Dame Stephanie Shirley
Patsy Z shared this link TED
“You can always tell ambitious women by the shape of our heads. They’re flat on top from being patted patronizingly.”

When I wrote my memoir, the publishers were really confused.
Was it about me as a child refugee, or as a woman who set up a high-tech software company back in the 1960s, one that went public and eventually employed over 8,500 people?
Or was it as a mother of an autistic child?
Or as a philanthropist that’s now given away serious money?
It turns out, I’m all of these. So let me tell you my story.

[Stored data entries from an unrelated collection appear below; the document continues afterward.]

--- design/flow/run.sh ---
#!/bin/bash
# the make line also repeats each setting of config.mk as NAME=value (left out here)
make -C /OpenROAD-flow-scripts/flow DESIGN_CONFIG=/design/flow/config.mk WORK_HOME=/design/flow/orfs CLKGATE_MAP_FILE= finish
--- design/flow/config.mk ---
export PLATFORM = sky130hd
export DESIGN_NAME = CONV
export DESIGN_NICKNAME = CONV
export VERILOG_FILES = /design/flow/design.v
export SDC_FILE = /design/flow/constraint.sdc
export NUM_CORES = 4
export LEC_CHECK = 0
export ABC_AREA = 0
export CAP_MARGIN = 20
export CELL_PAD_IN_SITES_DETAIL_PLACEMENT = 2
export CORE_MARGIN = 2
export CORE_UTILIZATION = 65
export CTS_CLUSTER_DIAMETER = 354
export CTS_CLUSTER_SIZE = 41
export GPL_ROUTABILITY_DRIVEN = 1
export GPL_TIMING_DRIVEN = 0
export PLACE_DENSITY_LB_ADDON = 0.1
export SETUP_SLACK_MARGIN = 2.4
export SLEW_MARGIN = 10
export TNS_END_PERCENT = 30
--- design/flow/constraint.sdc ---
create_clock -name core_clock -period 8.0 [get_ports {clk}]
set_input_delay 1.6000 -clock core_clock [delete_from_list [all_inputs] [get_ports {clk}]]
set_output_delay 1.6000 -clock core_clock [all_outputs]
set_load 0.01 [all_outputs]
--- design/flow/design.v ---
`timescale 1ns/10ps
module  CONV(
  input                      clk,
  input                      reset,
  output logic               busy,	
  input                      ready,	
  output logic        [13:0] iaddr,
  input               [7:0]  idata,	
  output logic               ioe,
  output logic               wen_L0,
  output logic               oe_L0,
  output logic        [13:0] addr_L0,
  output logic        [11:0] w_data_L0,
  input               [11:0] r_data_L0,
  output logic               wen_L1,
  output logic               oe_L1,
  output logic        [11:0] addr_L1,
  output logic        [11:0] w_data_L1,
  input               [11:0] r_data_L1,
  output logic               oe_weight,
  output logic        [15:0] addr_weight,
  input  logic signed [7:0]  r_data_weight,
  output logic               wen_L2,
  output logic        [3:0]  addr_L2,
  output logic        [31:0] w_data_L2
  );
  assign oe_L0 = 1'b0;
  localparam INITIAL0 = 0;
  localparam READ0    = 1;
  localparam EXECUTE0 = 2;
  localparam WRITE0   = 3;
  localparam DONE0    = 4;
  localparam EXECUTE1 = 0;
  localparam IDLE10   = 1;
  localparam WRITE1   = 2;
  localparam IDLE11   = 3;
  localparam DONE1    = 4;
  localparam INITIAL2 = 0;
  localparam IDLE20   = 1;
  localparam IDLE21   = 2;
  localparam READ2    = 3;
  localparam IDLE22   = 4;
  localparam IDLE23   = 5;
  localparam IDLE24   = 6;
  localparam IDLE25   = 7;
  localparam WRITE2   = 8;
  reg  [2:0]  layer0_cs;
  reg  [2:0]  layer0_ns;
  reg  [2:0]  layer1_cs;
  reg  [2:0]  layer1_ns;
  reg  [3:0]  layer2_cs;
  reg  [3:0]  layer2_ns;
  reg  [7:0]  column0_cnt;
  reg  [7:0]  column1_cnt;
  reg  [7:0]  row0_cnt;
  reg  [12:0] AfterFilter [0:8];
  reg  [7:0]  weight; 
  reg  [11:0] flatten;
  wire read0_done;
  wire read2_done;
  wire execute0_done;
  wire execute1_done;
  wire write0_done;
  wire write1_done;
  wire sr1_en;
  wire sr2_en;
  wire idle;
  assign read0_done = (iaddr==14'd130);
  assign read2_done = (addr_L1==4095);
  assign execute0_done = (iaddr==14'd133);
  assign execute1_done = (addr_L0==14'd129);
  assign write0_done = (addr_L0==16383);
  assign write1_done = (addr_L1==4095);
  assign sr1_en = (layer0_cs>=READ0);
  assign sr2_en = (layer1_cs>=EXECUTE1);
  assign idle = (column1_cnt>=126 && column1_cnt<255);
  always @(posedge clk, posedge reset) begin
    if (reset) layer0_cs <= INITIAL0;
    else       layer0_cs <= layer0_ns;
  end
  always @(*) begin
    layer0_ns=3'bx;
    case (layer0_cs)
      INITIAL0:
        begin
          if (ready)          layer0_ns=READ0;
          else                layer0_ns=INITIAL0;   
        end 
      READ0: 
        begin 
          if (read0_done)     layer0_ns=EXECUTE0;
          else                layer0_ns=READ0;     
        end 
      EXECUTE0: 
        begin 
          if (execute0_done)  layer0_ns=WRITE0;
          else                layer0_ns=EXECUTE0;  
        end  
      WRITE0: 
        begin 
          if (write0_done)    layer0_ns=DONE0;
          else                layer0_ns=WRITE0;    
        end
      DONE0:
        begin
                              layer0_ns=DONE0;     
        end
    endcase
  end
  always @(*) begin
    ioe=1;
    case (layer0_cs)
      INITIAL0:
        begin
        end
      READ0:
        begin
        end
      EXECUTE0:
        begin
        end
      WRITE0:
        begin
        end
      DONE0:
        begin
        end
    endcase
  end
  always @(posedge clk, posedge reset) begin
    if (reset) begin
      wen_L0<=0;
    end else begin
      if (layer0_ns==WRITE0) begin
        wen_L0<=1;
      end else begin
        wen_L0<=0;
      end
    end
  end
  always @(posedge clk, posedge reset) begin
    if (reset) layer1_cs <= EXECUTE1;
    else       layer1_cs <= layer1_ns;
  end
  always @(*) begin
    layer1_ns=2'bx;
    case (layer1_cs)
      EXECUTE1:
        begin
          if (execute1_done)  layer1_ns=IDLE10;
          else                layer1_ns=EXECUTE1;  
        end
      IDLE10:
        begin
                              layer1_ns=WRITE1;
        end
      WRITE1:
        begin
          if (write1_done)    layer1_ns=DONE1;
          else                layer1_ns=IDLE11;
        end
      IDLE11:
        begin
          if (idle)           layer1_ns=IDLE11;    
          else                layer1_ns=WRITE1;
        end
      DONE1:
        begin
                              layer1_ns=DONE1;     
        end
    endcase
  end
  always @(posedge clk, posedge reset) begin
    if (reset) begin
      wen_L1<=0;
    end else begin
      if (layer1_ns==WRITE1) begin
        wen_L1<=1;
      end else begin
        wen_L1<=0;
      end
    end
  end
  always @(posedge clk, posedge reset) begin
    if (reset) layer2_cs <= INITIAL2;
    else       layer2_cs <= layer2_ns;
  end
  always @(*) begin
    layer2_ns=4'bx;
    case (layer2_cs)
      INITIAL2:
        begin
          if (layer1_cs==DONE1) layer2_ns=IDLE20;
          else                  layer2_ns=INITIAL2;  
        end
      IDLE20:
        begin
                                layer2_ns=IDLE21; 
        end      
      IDLE21:      
        begin      
                                layer2_ns=READ2;   
        end
      READ2:
        begin
          if (read2_done)       layer2_ns=IDLE22;
          else                  layer2_ns=READ2;     
        end
      IDLE22:
        begin
                                layer2_ns=IDLE23;
        end
      IDLE23:
        begin
                                layer2_ns=IDLE24;   
        end
      IDLE24:
        begin
                                layer2_ns=IDLE25;   
        end
      IDLE25:  
        begin
                                layer2_ns=WRITE2;   
        end
      WRITE2:     
        begin      
                                layer2_ns=READ2;   
        end
    endcase
  end
  always @(*) begin
    wen_L2=0;
    oe_weight=1;
    oe_L1=0;
    case (layer2_cs)
      INITIAL2:
        begin
        end
      IDLE20:
        begin
          oe_L1=1;
        end
      IDLE21:
        begin
          oe_L1=1;
        end
      READ2:
        begin
          oe_L1=1;
        end
      IDLE22:
        begin
          oe_L1=1;
        end
      IDLE23:
        begin
          oe_L1=1;
        end
      IDLE24:
        begin
          oe_L1=1;
        end
      IDLE25:  
        begin
          oe_L1=1;
        end
      WRITE2: 
        begin
          wen_L2=1;
          oe_L1=1;
        end
    endcase
  end
  always @(posedge clk, posedge reset) begin
    if (reset) begin
      iaddr <= 0;
    end else begin
      iaddr <= iaddr+1;
    end
  end
  always @(posedge clk, posedge reset) begin
    if (reset) begin
      column0_cnt <= 0;
    end else begin
      if (layer0_cs>=EXECUTE0) begin
        if (column0_cnt!=127 && ioe) begin
          column0_cnt <= column0_cnt+1;
        end else if (column0_cnt==127 && ioe) begin
          column0_cnt <= 0;
        end
      end
    end
  end
  always @(posedge clk, posedge reset) begin
    if (reset) begin
      row0_cnt <= 0;
    end else begin
      if (layer0_cs>=EXECUTE0) begin
        if (column0_cnt!=127 && ioe) begin
          row0_cnt <= row0_cnt;
        end else if (column0_cnt==127 && ioe) begin
          row0_cnt <= row0_cnt+1;
        end
      end
    end
  end
  always @(posedge clk, posedge reset) begin
    if (reset) begin
      column1_cnt <= 0;
    end else begin
      if (layer1_cs>=WRITE1) begin
        if (column1_cnt!=255) begin
          column1_cnt <= column1_cnt+1;
        end else if (column1_cnt==255) begin
          column1_cnt <= 0;
        end
      end
    end
  end
  wire [7:0] p0;
  wire [7:0] p1;
  wire [7:0] p2;
  wire [7:0] p3;
  wire [7:0] p4;
  wire [7:0] p5;
  wire [7:0] p6;
  wire [7:0] p7;
  wire [7:0] p8;
  wire [8:0] p0_shf;
  wire [8:0] p5_shf;
  wire [8:0] p7_shf;
  wire [8:0] p8_shf;
  assign p0_shf = p0<<1;
  assign p5_shf = p5<<1;
  assign p7_shf = p7<<1;
  assign p8_shf = p8<<1;
  sr_8x259 sr1 (
    .clk(clk),
    .en(sr1_en),
    .sr_in(idata),
    .sr_tap1(p0),
    .sr_tap2(p1),
    .sr_tap3(p2),
    .sr_tap4(p3),
    .sr_tap5(p4),
    .sr_tap6(p5),
    .sr_tap7(p6),
    .sr_tap8(p7),
    .sr_tap9(p8)
  );
  always @(*) begin
    AfterFilter[0] =  - (p0_shf)       ;
    AfterFilter[1] =     0             ;
    AfterFilter[2] =     p2            ;
    AfterFilter[3] =     0             ;
    AfterFilter[4] =     p4            ;
    AfterFilter[5] =     p5_shf        ;
    AfterFilter[6] =     p6            ;
    AfterFilter[7] =     p7_shf        ;
    AfterFilter[8] =  -((p8_shf)+p8)   ;
    if (row0_cnt==0) begin
      AfterFilter[0] = 0;
      AfterFilter[1] = 0;
      AfterFilter[2] = 0;
    end
    if (column0_cnt==0) begin
      AfterFilter[0] = 0;
      AfterFilter[3] = 0;
      AfterFilter[6] = 0;
    end 
    if (column0_cnt==127) begin
      AfterFilter[2] = 0;
      AfterFilter[5] = 0;
      AfterFilter[8] = 0;
    end 
    if (row0_cnt==127) begin
      AfterFilter[6] = 0;
      AfterFilter[7] = 0;
      AfterFilter[8] = 0;
    end 
  end
  wire [12:0] add0_0;
  wire [12:0] add1_0;
  wire [12:0] add2_0;
  wire [12:0] add3_0;
  reg  [12:0] add0;
  reg  [12:0] add1;
  reg  [12:0] add2;
  reg  [12:0] add3;
  assign add0_0 = AfterFilter[0]+AfterFilter[2];
  assign add1_0 = AfterFilter[4]+AfterFilter[5];
  assign add2_0 = AfterFilter[6]+AfterFilter[7];
  assign add3_0 = AfterFilter[8];
  always @(posedge clk, posedge reset) begin
    if (reset) begin
      add0 <= 0; 
      add1 <= 0;
      add2 <= 0;
      add3 <= 0;
    end else begin
      add0 <= add0_0; 
      add1 <= add1_0;
      add2 <= add2_0;
      add3 <= add3_0;
    end
  end
  wire [12:0] add4_1;
  wire [12:0] add5_1;
  reg  [12:0] add4;
  reg  [12:0] add5;
  assign add4_1 = add0+add1;
  assign add5_1 = add2+add3;
  always @(posedge clk, posedge reset) begin
    if (reset) begin
      add4 <= 0;
      add5 <= 0;
    end else begin
      add4 <= add4_1;
      add5 <= add5_1;
    end
  end
  wire [12:0] add6_2;
  assign add6_2 = add4+add5;
  always @(posedge clk, posedge reset) begin
    if (reset) begin
      w_data_L0 <= 0;
    end else begin
      if (add6_2[12]) begin
        w_data_L0 <= 0;
      end else begin
        w_data_L0 <= add6_2;
      end
    end
  end
  always @(posedge clk, posedge reset) begin
    if (reset) begin
      addr_L0 <= 0;
    end else begin
      if (wen_L0) begin
        addr_L0 <= addr_L0+1;
      end
    end
  end
  wire [11:0] reg0;
  wire [11:0] reg1;
  sr_12x130 sr2 (
    .clk(clk),
    .en(sr2_en),
    .sr_in(w_data_L0),
    .sr_tap1(reg0),
    .sr_tap2(reg1)
  );
  reg [11:0] max_temp;
  always @(posedge clk, posedge reset) begin
    if (reset) begin
      max_temp <= 0;
    end else begin
      if (reg0>=reg1) begin
        max_temp <= reg0;
      end else begin
        max_temp <= reg1;
      end
    end
  end
  always @(posedge clk, posedge reset) begin
    if (reset) begin
      w_data_L1 <= 0;
    end else begin
      if (max_temp>= reg0 && max_temp>= reg1) begin
        w_data_L1 <= max_temp;
      end else if (reg0>= max_temp && reg0>= reg1) begin
        w_data_L1 <= reg0;
      end else begin
        w_data_L1 <= reg1;
      end
    end
  end
  always @(posedge clk, posedge reset) begin
    if (reset) begin
      addr_L1 <= 0;
    end else begin
      if (wen_L1||layer1_cs==DONE1) begin
        addr_L1 <= addr_L1+1;
      end
    end
  end
  always @(posedge clk, posedge reset) begin
    if (reset) begin
      addr_weight <= 0;
    end else begin
      if (layer1_cs==DONE1) begin
        addr_weight <= addr_weight+1;
      end
    end
  end
  always @(posedge clk, posedge reset) begin
    if (reset) begin
      weight <= 0;
      flatten <= 0;
    end else begin
      weight <= r_data_weight;
      flatten <= r_data_L1;
    end
  end
  wire [20:0] fc0;
  reg [20:0] fc;
  mul FC (
    .in1(weight),
    .in2({1'b0,flatten}),
    .out(fc0)
  );
  always @(posedge clk, posedge reset) begin
    if (reset) begin
      fc <= 0;
    end else begin
      fc <= fc0;
    end
  end
  reg  [31:0] fc_acc;
  wire [31:0] fc_sum0;
  wire [31:0] signed_fc;
  wire [31:0] signed_fc_acc;
  assign signed_fc = $signed(fc);
  assign signed_fc_acc = $signed(fc_acc);
  CLA32 cla (
    .a(signed_fc),
    .b(signed_fc_acc),
    .cin(1'b0),
    .out(fc_sum0)
  );
  always @(posedge clk, posedge reset) begin
    if (reset) begin
      fc_acc <= 0;
    end else begin 
      if (layer2_cs==IDLE24) begin
        fc_acc <= 0;
      end else begin
        if ((layer2_cs==READ2||layer2_cs==IDLE21||layer2_cs==IDLE22||layer2_cs==IDLE23||layer2_cs==IDLE25||layer2_cs==WRITE2) && addr_L1!=2) begin
          fc_acc <= fc_sum0;
        end
      end
    end
  end
  reg [31:0] fc_sum;
  always @(posedge clk, posedge reset) begin
    if (reset) begin
      fc_sum <= 0;
    end else begin
      fc_sum <= fc_sum0;
    end
  end
  reg [31:0] w_data_L2_reg;
  wire [15:0] fc_sum_shf;
  assign fc_sum_shf = fc_sum>>16;
  always @(*) begin
    if (fc_sum[31]==1) begin
      w_data_L2_reg = $signed(fc_sum_shf);
    end else begin
      w_data_L2_reg = fc_sum;
    end
  end
  always @(posedge clk, posedge reset) begin
    if (reset) begin
      w_data_L2 <= 0;
    end else begin
      if (layer2_cs==INITIAL2) begin
        w_data_L2 <= 0;
      end else begin
        w_data_L2 <= w_data_L2_reg;
      end
    end       
  end
  always @(posedge clk, posedge reset) begin
    if (reset) begin
      addr_L2 <= 0;
    end else begin
      if (wen_L2) begin
        addr_L2 <= addr_L2+1;
      end
    end
  end
  always @(posedge clk, posedge reset) begin
    if (reset) begin
      busy <= 0;
    end else begin
      case (addr_weight)
        40963: busy <= 1;
        40964: busy <= 0;
      endcase
    end
  end
endmodule
module CLA32 (
  input [31:0] a,
  input [31:0] b,
  input        cin,
  output [32:0] out
);
  wire cout0;
  wire cout1;
  wire cout2;
  CLA8 cla0 (.a(a[7:0]),   .b(b[7:0]),   .cin(cin),   .sum(out[7:0]),   .cout(cout0)   );
  CLA8 cla1 (.a(a[15:8]),  .b(b[15:8]),  .cin(cout0), .sum(out[15:8]),  .cout(cout1)   );
  CLA8 cla2 (.a(a[23:16]), .b(b[23:16]), .cin(cout1), .sum(out[23:16]), .cout(cout2)   );
  CLA8 cla3 (.a(a[31:24]), .b(b[31:24]), .cin(cout2), .sum(out[31:24]), .cout(out[32]) );
endmodule
module CLA8 (
  input [7:0] a,
  input [7:0] b,
  input       cin,
  output [7:0] sum,
  output       cout
);
  wire [7:0] p;
  wire [7:0] g;
  wire [6:0] c;  
  CLG clg8 (
    .cin(cin),
    .p(p),
    .g(g),
    .cout({cout, c[6:0]})
  );
  CLA_FA cla_fa0 (.a(a[0]), .b(b[0]), .cin(cin), .sum(sum[0]), .g(g[0]), .p(p[0]));
  genvar i;
  generate
  for (i=1;i<8;i=i+1) begin:cla_fa
    CLA_FA cla_fa (.a(a[i]), .b(b[i]), .cin(c[i-1]), .sum(sum[i]), .g(g[i]), .p(p[i]));
  end
  endgenerate
endmodule
module CLG (
  input cin,
  input [7:0] p,
  input [7:0] g,
  output [7:0] cout
);
  assign cout[0] = (cin & p[0])                                                  | (g[0])                                                                                                                                                                                                                                                                     ;
  assign cout[1] = (cin & p[0] & p[1])                                           | (g[0] & p[1])                                           | (g[1])                                                                                                                                                                                                           ;
  assign cout[2] = (cin & p[0] & p[1] & p[2])                                    | (g[0] & p[1] & p[2])                                    | (g[1] & p[2])                                    | (g[2])                                                                                                                                                        ;
  assign cout[3] = (cin & p[0] & p[1] & p[2] & p[3])                             | (g[0] & p[1] & p[2] & p[3])                             | (g[1] & p[2] & p[3])                             | (g[2] & p[3])                             | (g[3] )                                                                                                           ;
  assign cout[4] = (cin & p[0] & p[1] & p[2] & p[3] & p[4])                      | (g[0] & p[1] & p[2] & p[3] & p[4])                      | (g[1] & p[2] & p[3] & p[4])                      | (g[2] & p[3] & p[4])                      | (g[3] & p[4])                      | (g[4])                                                                       ;
  assign cout[5] = (cin & p[0] & p[1] & p[2] & p[3] & p[4] & p[5])               | (g[0] & p[1] & p[2] & p[3] & p[4] & p[5])               | (g[1] & p[2] & p[3] & p[4] & p[5])               | (g[2] & p[3] & p[4] & p[5])               | (g[3] & p[4] & p[5])               | (g[4] & p[5])               | (g[5])                                         ;
  assign cout[6] = (cin & p[0] & p[1] & p[2] & p[3] & p[4] & p[5] & p[6])        | (g[0] & p[1] & p[2] & p[3] & p[4] & p[5] & p[6])        | (g[1] & p[2] & p[3] & p[4] & p[5] & p[6])        | (g[2] & p[3] & p[4] & p[5] & p[6])        | (g[3] & p[4] & p[5] & p[6])        | (g[4] & p[5] & p[6])        | (g[5] & p[6])         | (g[6])                 ;
  assign cout[7] = (cin & p[0] & p[1] & p[2] & p[3] & p[4] & p[5] & p[6] & p[7]) | (g[0] & p[1] & p[2] & p[3] & p[4] & p[5] & p[6] & p[7]) | (g[1] & p[2] & p[3] & p[4] & p[5] & p[6] & p[7]) | (g[2] & p[3] & p[4] & p[5] & p[6] & p[7]) | (g[3] & p[4] & p[5] & p[6] & p[7]) | (g[4] & p[5] & p[6] & p[7]) | (g[5] & p[6] & p[7])  | (g[6] & p[7]) | (g[7]) ;
endmodule
module CLA_FA (  
  input a,
  input b,
  input cin,
  output sum,
  output p,
  output g
);
  assign sum = a^b^cin;
  assign p   = a|b;
  assign g   = a&b;
endmodule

0:50 All that I am stems from when I got onto a train in Vienna, part of the Kindertransport that saved nearly 10,000 Jewish children from Nazi Europe.
I was 5 years old, clutching the hand of my 9-year-old sister and had very little idea as to what was going on. “What is England and why am I going there?”
I’m only alive because so long ago, I was helped by generous strangers. I was lucky, and doubly lucky to be later reunited with my birth parents.
But, sadly, I never bonded with them again. But I’ve done more in the seven decades since that miserable day when my mother put me on the train than I would ever have dreamed possible.
And I love England, my adopted country, with a passion that perhaps only someone who has lost their human rights can feel. I decided to make mine a life that was worth saving. And then, I just got on with it.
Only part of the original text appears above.